===== src/utcn_pkg.sv =====
// Constants and types shared by the trim counter and its non-volatile cell.
package utcn_pkg;

  localparam int CODE_W = 7;
  localparam int SETTING_W = 8;
  localparam logic [CODE_W-1:0] CODE_MIN = 7'h00;
  localparam logic [CODE_W-1:0] CODE_MAX = 7'h7F;
  // Value of a cell that has never been programmed (arbitrary mid-scale)
  localparam logic [CODE_W-1:0] NVM_BLANK = 7'h40;

  // Clock and microsecond tick
  localparam int CLK_PERIOD_NS = 20;
  localparam int TICK_NS = 1000;
  localparam int TICK_CYC = (TICK_NS + CLK_PERIOD_NS - 1) / CLK_PERIOD_NS;

  // Shortest accepted pulse, in microseconds and in ticks
  localparam int REJECT_US = 20;
  // One extra tick because the first tick lands at an arbitrary phase
  localparam int QUAL_TICKS = REJECT_US + 1;
  localparam int PULSE_CNT_W = $clog2(QUAL_TICKS + 1);

  // Longest internal write time, in milliseconds and cycles (rounded down)
  localparam int WRITE_MAX_MS = 100;
  localparam int WRITE_MAX_CYC = (WRITE_MAX_MS * 1000000) / CLK_PERIOD_NS;

  // Flag positions in the comparator vector
  localparam int FLAG_LOW = 0;
  localparam int FLAG_HIGH = 1;
  localparam int FLAG_PROG = 2;
  localparam int FLAG_N = 3;

  typedef struct packed {
    logic prog;
    logic high;
    logic low;
  } utcn_adj_flags_type;

  typedef struct packed {
    logic rd;
    logic wr;
    logic [CODE_W-1:0] data;
  } utcn_nvm_req_type;

  typedef enum logic [1:0] {
    ST_LOAD_REQ = 2'b00,
    ST_LOAD_WAIT = 2'b01,
    ST_RUN = 2'b10
  } utcn_state_type;

endpackage


===== src/utcn_nvm_cell.sv =====
// Non-volatile storage cell for the trim code with timed write.
module utcn_nvm_cell
  import utcn_pkg::*;
#(
  parameter int WRITE_CYCLES = WRITE_MAX_CYC
) (
  input wire logic sys_clk,
  input wire logic rst,
  input wire utcn_nvm_req_type req,
  output logic [CODE_W-1:0] rdata_q,
  output logic busy_q
);

  localparam int WCNT_W = $clog2(WRITE_CYCLES + 1);
  localparam logic [WCNT_W-1:0] WCNT_LAST = WCNT_W'(WRITE_CYCLES - 1);

  // Stored word survives reset, as a non-volatile cell must
  logic [CODE_W-1:0] cell_q = NVM_BLANK;
  logic [CODE_W-1:0] wdata_q;
  logic [WCNT_W-1:0] wcnt_q;
  wire start_wr = req.wr & ~busy_q;
  wire wr_done = busy_q & (wcnt_q == WCNT_LAST);

  // Write timer; new requests during a write are dropped
  always_ff @(posedge sys_clk) begin
    if (rst) begin
      busy_q <= 1'b0;
      wcnt_q <= '0;
      wdata_q <= CODE_MIN;
    end else if (start_wr) begin
      busy_q <= 1'b1;
      wcnt_q <= '0;
      wdata_q <= req.data;
    end else if (wr_done) begin
      busy_q <= 1'b0;
    end else if (busy_q) begin
      wcnt_q <= wcnt_q + 1'b1;
    end
  end

  always_ff @(posedge sys_clk) begin
    if (wr_done) begin
      cell_q <= wdata_q;
    end
  end

  // Registered read port
  always_ff @(posedge sys_clk) begin
    if (rst) begin
      rdata_q <= CODE_MIN;
    end else if (req.rd) begin
      rdata_q <= cell_q;
    end
  end

endmodule // utcn_nvm_cell


===== src/utcn_top.sv =====
// Saturating up/down trim counter with pulse qualification and NVM store.
module utcn_top
  import utcn_pkg::*;
#(
  parameter int WRITE_CYCLES = WRITE_MAX_CYC
) (
  input wire logic sys_clk,
  input wire logic rst,
  input wire utcn_adj_flags_type adjust_program_input,
  input wire logic count_enable,
  output logic [CODE_W-1:0] trim_code,
  output logic [SETTING_W-1:0] sink_current_output,
  output logic nvm_busy,
  output logic trim_ready
);

  utcn_state_type state_q, state_d;
  logic [CODE_W-1:0] code_q, code_d;
  logic [SETTING_W-1:0] setting_q;
  logic ready_q;
  logic first_done_q;
  logic prog_seen_q;
  logic [7:0] tick_cnt_q;
  logic tick_q;
  logic [FLAG_N-1:0] flag_prev_q;
  logic [PULSE_CNT_W-1:0] pulse_cnt_q [FLAG_N];
  logic [CODE_W-1:0] nvm_rdata;
  logic nvm_busy_w;
  utcn_nvm_req_type nvm_req;

  localparam logic [7:0] TICK_LAST = 8'(TICK_CYC - 1);
  localparam logic [PULSE_CNT_W-1:0] QUAL_CNT = PULSE_CNT_W'(QUAL_TICKS);

  wire [FLAG_N-1:0] flag = {adjust_program_input.prog, adjust_program_input.high, adjust_program_input.low};

  // Microsecond tick divider keeps the pulse counters tiny
  always_ff @(posedge sys_clk) begin
    if (rst) begin
      tick_cnt_q <= 8'h00;
      tick_q <= 1'b0;
    end else begin
      tick_q <= (tick_cnt_q == TICK_LAST);
      tick_cnt_q <= (tick_cnt_q == TICK_LAST) ? 8'h00 : tick_cnt_q + 8'h01;
    end
  end

  wire [FLAG_N-1:0] qualified;
  wire [FLAG_N-1:0] released_ok;
  genvar gi;
  generate
    for (gi = 0; gi < FLAG_N; gi++) begin : g_timer
      // Count saturates at the qualifying width; a dropped flag clears it
      always_ff @(posedge sys_clk) begin
        if (rst || !flag[gi]) begin
          pulse_cnt_q[gi] <= '0;
        end else if (tick_q && pulse_cnt_q[gi] != QUAL_CNT) begin
          pulse_cnt_q[gi] <= pulse_cnt_q[gi] + 1'b1;
        end
      end
      assign qualified[gi] = (pulse_cnt_q[gi] == QUAL_CNT);
      // Release back to mid after a long enough pulse
      assign released_ok[gi] = flag_prev_q[gi] & ~flag[gi] & qualified[gi];
    end
  endgenerate

  // Flag history for release detection
  always_ff @(posedge sys_clk) begin
    if (rst) begin
      flag_prev_q <= '0;
    end else begin
      flag_prev_q <= flag;
    end
  end

  wire prog_hit = flag[FLAG_PROG] & tick_q & (pulse_cnt_q[FLAG_PROG] == QUAL_CNT - 1'b1);

  // A high pulse that went on to program level is a store, not a decrement
  always_ff @(posedge sys_clk) begin
    if (rst) begin
      prog_seen_q <= 1'b0;
    end else if (flag[FLAG_PROG]) begin
      prog_seen_q <= 1'b1;
    end else if (!flag[FLAG_HIGH]) begin
      prog_seen_q <= 1'b0;
    end
  end

  wire inc_pulse = released_ok[FLAG_LOW];
  wire dec_pulse = released_ok[FLAG_HIGH] & ~prog_seen_q & ~flag[FLAG_PROG];
  wire any_pulse = inc_pulse | dec_pulse | prog_hit;
  wire running = (state_q == ST_RUN);
  wire pass = running & first_done_q;

  // Comparators start unknown, so the first whole pulse only arms the logic
  always_ff @(posedge sys_clk) begin
    if (rst) begin
      first_done_q <= 1'b0;
    end else if (running && any_pulse) begin
      first_done_q <= 1'b1;
    end
  end

  wire do_inc = pass & inc_pulse & count_enable;
  wire do_dec = pass & dec_pulse & count_enable;
  wire do_prog = pass & prog_hit;

  // Power-on sequencing: read cell, wait for registered data, then run
  always_comb begin
    state_d = state_q;
    case (state_q)
      ST_LOAD_REQ: state_d = ST_LOAD_WAIT;
      ST_LOAD_WAIT: state_d = ST_RUN;
      ST_RUN: state_d = ST_RUN;
      default: state_d = ST_LOAD_REQ;
    endcase
  end

  wire at_max = (code_q == CODE_MAX);
  wire at_min = (code_q == CODE_MIN);
  always_comb begin
    code_d = code_q;
    if (state_q == ST_LOAD_WAIT) begin
      code_d = nvm_rdata;
    end else if (do_inc && !at_max) begin
      code_d = code_q + 1'b1;
    end else if (do_dec && !at_min) begin
      code_d = code_q - 1'b1;
    end
  end

  assign nvm_req = '{rd: (state_q == ST_LOAD_REQ), wr: do_prog, data: code_q};

  utcn_nvm_cell #(
    .WRITE_CYCLES(WRITE_CYCLES)
  ) u_cell (
    .sys_clk(sys_clk),
    .rst(rst),
    .req(nvm_req),
    .rdata_q(nvm_rdata),
    .busy_q(nvm_busy_w)
  );

  // State, counter and output registers
  always_ff @(posedge sys_clk) begin
    if (rst) begin
      state_q <= ST_LOAD_REQ;
      code_q <= CODE_MIN;
      setting_q <= 8'h01;
      ready_q <= 1'b0;
    end else begin
      state_q <= state_d;
      code_q <= code_d;
      setting_q <= {1'b0, code_d} + 8'h01;
      ready_q <= (state_d == ST_RUN);
    end
  end

  assign trim_code = code_q;
  assign sink_current_output = setting_q;
  assign nvm_busy = nvm_busy_w;
  assign trim_ready = ready_q;

endmodule // utcn_top

===== config.mk =====
export PLATFORM = sky130hd
export DESIGN_NAME = utcn_top
export DESIGN_NICKNAME = d
export VERILOG_FILES = /design/src/utcn_pkg.sv /design/src/utcn_nvm_cell.sv /design/src/utcn_top.sv
export SDC_FILE = /design/constraint.sdc
export NUM_CORES = 1
export LEC_CHECK = 0
export BUFFER_PORTS_ARGS = -buffer_cell sky130_fd_sc_hd__clkbuf_2
export CORE_UTILIZATION = 36
export DETAILED_ROUTE_END_ITERATION = 16
export GPL_ROUTABILITY_DRIVEN = 1
export GPL_TIMING_DRIVEN = 1
export PLACE_DENSITY = 0.52
export REMOVE_ABC_BUFFERS = 1
export SLEW_MARGIN = 20
export SYNTH_ARGS = -nofsm -noshare
export SYNTH_HDL_FRONTEND = slang
export SYNTH_SLANG_ARGS = --single-unit

===== constraint.sdc =====
create_clock -name sys_clk -period 6 [get_ports sys_clk]
set_input_delay 0.6 -clock sys_clk [delete_from_list [all_inputs] [get_ports sys_clk]]
set_output_delay 0.6 -clock sys_clk [all_outputs]
set_load 0.01 [all_outputs]

### After elaboration in Yosys (flattened, before gate mapping)

Memories as Yosys holds them, arrays and structs flattened.
Index checks and enable logic that the tools add are counted.

* register bits after elaboration: 76
* bits in latches: 0
* RAM bits: 15
* bits in read-only memories: 0
* output and inout port bits: 17
* word-level logic and storage cells: 110
* memories kept: 1

* $add $sub $neg: 8
* multiply operators: 0
* div/mod/pow operators: 0
* magnitude comparators: 0
* equality and inequality tests: 13
* shifts and indexed selects: 0
* multiplexer cells: 26
* bitwise operators: 27
* reduce and logical (&&, ||, !) cells: 21

Memories
* pulse_cnt_q: words 3, width 5, read ports 3, clocked after memory_dff 0, wr ports 3, line utcn_top.sv:26 `logic [PULSE_CNT_W-1:0] pulse_cnt_q [FLAG_N];`

Operators by type and width (number)
* adder 23 x 1 -> 23 bit (second input constant): 1
* equality test 23 bit (second input constant): 1
* two-way mux 7 bit: 3
* two-way mux 1 bit: 19
* bitwise AND 1 bit: 16
* adder 5 x 1 -> 5 bit (second input constant): 3
* equality test 5 bit (second input constant): 3
* two-way mux 5 bit: 3
* != test 5 bit (second input constant): 3
* adder 7 x 1 -> 8 bit (second input constant): 1
* adder 8 x 1 -> 8 bit (second input constant): 1
* equality test 8 x 6 -> 1 bit (second input constant): 1
* adder 7 x 1 -> 7 bit (second input constant): 1
* equality test 7 bit (second input constant): 1
* logical NOT 7 bit: 1
* subtractor 7 x 1 -> 7 bit (second input constant): 1
* logical AND 1 bit: 6
* NOT 1 bit: 6
* OR reduction 2 bit: 3
* logical NOT 1 bit: 5
* OR 1 bit: 5
* equality test 2 bit (second input constant): 2
* case mux 2 bit (2 select lines): 1
* logical OR 1 bit: 3
* other kinds (5): 5

### Longest topological paths before layout

Gate-level depths: netlist of the first run.

* depth in word-level cells: 12
* mapped depth: 12
* depth with buffers taken out: 12

### Hierarchy

Synthesis of the first run repeated with hierarchy kept, for this count alone.

* cells, all modules: 475
* area total of the unflattened synthesis: 4498.1 um^2

By module, submodules not included
* utcn_top: instances 1, cells an instance 263, area an instance 2518.7 um^2, sequential area each 1051.0 um^2
* utcn_nvm_cell: instances 1, cells an instance 212, area an instance 1979.4 um^2, sequential area each 970.9 um^2

### Worst setup path after synthesis of the first run

No wires, ideal clock.

* path type: input to register
* start point: input adjust_program_input[2] (netlist name)
* end point: register setting_q[6] (netlist: sink_current_output[6])
* setup time: 0.131 ns
* data arrival time: 2.474 ns
* required time: 5.869 ns
* slack: 3.395 ns
* stages on the path: 10
* path buffers: 0
* path through: nor4b_2 o311ai_4 or4_1 o2111ai_2 o21ai_2 inv_1 ha_1 nand4_1 nor4_1 nor3_1

* cells in the longest elaborated chain, start to end: 9

RTL lines
* start: declaration: line utcn_top.sv:9 `input wire utcn_adj_flags_type adjust_program_input,`
* NOT 1 bit: line utcn_top.sv:89 `wire dec_pulse = released_ok[FLAG_HIGH] & ~prog_seen_q & ~flag[FLAG_PROG];`
* bitwise AND 1 bit: line utcn_top.sv:89
* bitwise AND 1 bit (2 in a row): line utcn_top.sv:104 `wire do_dec = pass & dec_pulse & count_enable;`
* logical AND 1 bit: line utcn_top.sv:126 `end else if (do_dec && !at_min) begin`
* two-way mux 7 bit: line utcn_top.sv:126
* two-way mux 7 bit: line utcn_top.sv:124 `end else if (do_inc && !at_max) begin`
* two-way mux 7 bit: line utcn_top.sv:122 `if (state_q == ST_LOAD_WAIT) begin`
* via code_d[1]: line utcn_top.sv:18 `logic [CODE_W-1:0] code_q, code_d;`
* adder 7 x 1 -> 8 bit: line utcn_top.sv:153 `setting_q <= {1'b0, code_d} + 8'h01;`
* end signal: assignment: line utcn_top.sv:153
* end: declaration: line utcn_top.sv:19 `logic [SETTING_W-1:0] setting_q;`

The timed path passes the listed nets, and every way through them passes these cells.
A chain may end at the register's enable or synchronous reset.

==> impl_metrics.env, run 1 <==
export IMPL_cts_root_buf="clkbuf_16"
export IMPL_switching_power_mw=0.3487
export IMPL_yosys_mux_area_fraction_pct=5.452
export IMPL_cts_resized=0
export IMPL_syn_area_um2=4292
export IMPL_ys_seq_elements=90
export IMPL_finalNonFillerCells=602
export IMPL_grt_max_degree=41
export IMPL_relSlewSlack_pct=39.86
export IMPL_clk_pin_slew_ps=70
export IMPL_rsz0062_at_grt="false"
export IMPL_maxSlewViolCount=0
export IMPL_cts_sinks=90
export IMPL_ys_seq_area_share_pct=47.11
export IMPL_total_power_mw=1.346
export IMPL_cts_tree="done"
export IMPL_dr_pass1_iters=11
export IMPL_grt_pass1_vias=2845
export IMPL_final_common_cell="nor2_1"
export IMPL_r2r_setup_slack_ps=3260
export IMPL_avgSynthCellArea_um2=9.934
export IMPL_cts_setup_buffers=0
export IMPL_dpl_cell_count=586
export IMPL_dp_hpwl_mm=5.735
export IMPL_num_rows=39
export IMPL_yosys_area_share_adder_pct=5.248
export IMPL_fin_util_pct=41.46
export IMPL_fin_ws_ps=3260
export IMPL_critPathLaunchType="flip-flop"
export IMPL_cp_arrival_ps=2960
export IMPL_startpoint="pulse_cnt_q[0][0]"
export IMPL_pwr_share_comb_pct=12.2
export IMPL_grt_pass1_wl_mm=13.88
export IMPL_synth_xor_area_share_pct=8.134
export IMPL_hold_depth=0
export IMPL_die_h_um=111.2
export IMPL_p_leak_nw=1.830
export IMPL_synth_edff_count=22
export IMPL_drtAntennaViolNets=0
export IMPL_wl_per_cell_um=13.33
export IMPL_crit_path_end="sink_current_output[6]"
export IMPL_synthCells=432
export IMPL_drt_wl_total_mm=8.026
export IMPL_die_w_um=111.2
export IMPL_cts_path_max_buffers=2
export IMPL_run_status="complete, but fails checks"
export IMPL_clk_latency_ps=350
export IMPL_fillCellCount=1127
export IMPL_io_pins=23
export IMPL_final_area_um2=4775
export IMPL_die_area_um2=12360
export IMPL_finClkSkew_ps=9.889
export IMPL_ys_flop_type="dfxtp_1"
export IMPL_internal_power_mw=0.9977
export IMPL_globalplace_congestion=0.7977
export IMPL_final_cell_mix="81 x nor2_1, 68 x dfxtp_1, 29 x nand3_1, 25 x xor2_1"
export IMPL_ir_drop_mv=0.1086
export IMPL_synth_top_family_by_area="simple AND/OR/NAND/NOR gates"
export IMPL_critPathKind="reg2reg"
export IMPL_cp_max_fo=6
export IMPL_yosys_area_share_simple_pct=24.43
export IMPL_area_growth_pct=11.25
export IMPL_antenna_found_initial=0
export IMPL_end_kind="flip-flop"
export IMPL_dpl_instance_area_um2=4518
export IMPL_num_vias=3010
export IMPL_setup_violations=0
export IMPL_cts_hold_buf=0
export IMPL_period_minus_slack_ps=2740
export IMPL_synthArstFlopShare_pct=0
export IMPL_drtIter0Drc=120
export IMPL_tightest_slew_ps=897.1
export IMPL_start_util_pct=37.27
export IMPL_core_area_um2=11520
export IMPL_num_antenna_cells=0
export IMPL_final_hold_viol_count=0
export IMPL_p_per_area_nw_per_um2=282.0
export IMPL_ys_warn_count=0
export IMPL_r2r_start="pulse_cnt_q[0][0]"
export IMPL_maxCapViolations=0
export IMPL_yosysUniqueCellTypes=59
export IMPL_power_frac_seq_pct=50.6
export IMPL_cp_required_ps=6220
export IMPL_final_nets=478
export IMPL_period_share_pct=45.67
export IMPL_dp_slack_ps=3033
export IMPL_cts_made_buffers=9
export IMPL_max_freq_mhz=365.0
export IMPL_synth_compound_area_share_pct=6.239
export IMPL_clockPowerShare_pct=37.2
export IMPL_viasPerCell=5.000
export IMPL_layout_drive_gt1_share_pct=11.98
export IMPL_drc=4
export IMPL_holdWs_ps=425.7
export IMPL_fin_setup_tns_ps=0
export IMPL_switching_share_pct=25.90
export IMPL_r2r_worst_path_cells=11
export IMPL_port_buffers=22
export IMPL_timing_rr_end="sink_current_output[6]"
export IMPL_h_tree_depth=3
export IMPL_min_path_type="reg2reg"
export IMPL_grtUsageTotal_pct=14.42
export IMPL_violations="DRC"
export IMPL_gr_total_overflow=0
-- cell usage after synthesis (all sizes together), types with 4 or more instances --
| cell type | number | share of area (%) |
|---|---|---|
| a21oi | 4 | 0.55 |
| and2 | 5 | 0.73 |
| and3 | 4 | 0.58 |
| clkbuf | 9 | 0.79 |
| dfxtp | 68 | 32 |
| edfxtp | 22 | 15 |
| ha | 18 | 5.2 |
| inv | 20 | 1.7 |
| mux2i | 21 | 5.2 |
| nand2 | 20 | 1.7 |
| nand3 | 30 | 3.6 |
| nand4 | 14 | 2.0 |
| nor2 | 81 | 7.1 |
| nor2b | 9 | 1.3 |
| nor3 | 8 | 1.2 |
| nor4 | 5 | 0.87 |
| o2111ai | 5 | 1.2 |
| o311ai | 4 | 1.2 |
| or2 | 4 | 0.58 |
| or4 | 5 | 0.96 |
| xnor2 | 14 | 3.0 |
| xor2 | 25 | 5.1 |
-- worst max-delay path: stages (launching register included) --
cell and delay [ps]:
edfxtp_1 440, ha_1 240, and4b_1 270, o211a_1 220, or4_1 510, o2111ai_2 110, o21ai_2 110, inv_1 70
ha_1 200, nand4_1 110, nor4_1 250, nor3_1 80
-- area by class of cell --
cell class	count	area [µm²]	share of cell area (%)
clock buffers	12	236.5	4.953
clock inverters	4	20.02	0.4193
inverters	20	75.07	1.572
multi-input cells	310	2125	44.50
flip-flops and latches	90	2022	42.35
well taps	143	178.9	3.747
repair buffers	23	117.6	2.463
-- power groups by stage --
stage          registers, mW  logic (mW)  clock network [mW]
2_1_floorplan          0.692       0.114                   0
3_3_place_gp           0.694       0.165                   0
3_5_place_dp           0.695       0.166                   0
4_1_cts                0.682       0.167               0.521
5_1_grt                0.686       0.185               0.545
6_report               0.682       0.164               0.500
-- routing by layer --
metal / wire, µm / track usage (%) / share of wire, % / vias to the layer above
li1: - / - / - / 1558
met1: 4139 / 19.07 / 52 / 1402
met2: 3479 / 21.58 / 43 / 40
met3: 231 / 3.007 / 2.9 / 10
met4: 176 / 8.649 / 2.2 / 0
met5: 0 / 0 / 0 / -
-- registers in the layout, indices dropped and copies added, names as in the netlist --
name                 cells
u_cell.rdata_q           7
tick_q                   1
pulse_cnt_q             15
u_cell.wcnt_q           23
u_cell.busy_q            1
first_done_q             1
u_cell.cell_q            7
trim_code                7
u_cell.wdata_q           7
sink_current_output      8
tick_cnt_q               8
state_q                  2
flag_prev_q              2
prog_seen_q              1
-- worst min-delay path by stage --
| stage | endpoint | start | slack [ps] |
|---|---|---|---|
| 5_1_grt | u_cell.cell_q[6] | u_cell.wdata_q[6] | 430 |
| 3_5_place_dp | u_cell.cell_q[4] | u_cell.wdata_q[4] | 410 |
| 6_report | u_cell.cell_q[4] | u_cell.wdata_q[4] | 430 |
| 2_1_floorplan | u_cell.cell_q[0] | u_cell.wdata_q[0] | 410 |
| 3_3_place_gp | u_cell.cell_q[4] | u_cell.wdata_q[4] | 410 |
| 4_1_cts | u_cell.cell_q[4] | u_cell.wdata_q[4] | 420 |
-- kinds of logic (layout without fill, tap and decap cells) --
group | Yosys count | after routing
and+or+nand+nor | 203 | 203
DFF | 90 | 90
xor gates and xnor gates | 39 | 39
buffers and inverters | 32 | 59
AOI/OAI and AO/OA | 28 | 28
muxes | 22 | 22
adders and majority gates | 18 | 18
No activity file was read; power rests on OpenSTA's default activity.
==> inputs of run 2 (changes only) <==
PLACE_DENSITY = 0.54   (was 0.52)
clock period = 2.5 ns   (was 6 ns; I/O delays follow)
==> run 2 against run 1 <==
  * The run ends with DRC, setup timing left
  * Fmax rose by 9.1%
  * Register-to-register slack worse by 3300 ps
  * Utilization rose by 4.1 points
  * Critical path depth is 1 lower
  * Sequential power is 140% higher
  * Final area increased by 9.9%
  * Power grew to 2.6 times the previous value
  * Combinational power increased to 3.3 times the previous value
  * First-iteration DRC count up 5.0%
  * Flip-flop and latch count did not move
  * Hold slack got worse by 230 ps
  * Routed wire length grew 9.4%
  * Critical endpoint unchanged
* * * *
WHAT YOU WILL DO: When a line contains the string "registers", copy it from the records.

SOLUTION TO THIS PROBLEM:
  // State, counter and output registers
stage          registers, mW  logic (mW)  clock network [mW]
-- registers in the layout, indices dropped and copies added, names as in the netlist --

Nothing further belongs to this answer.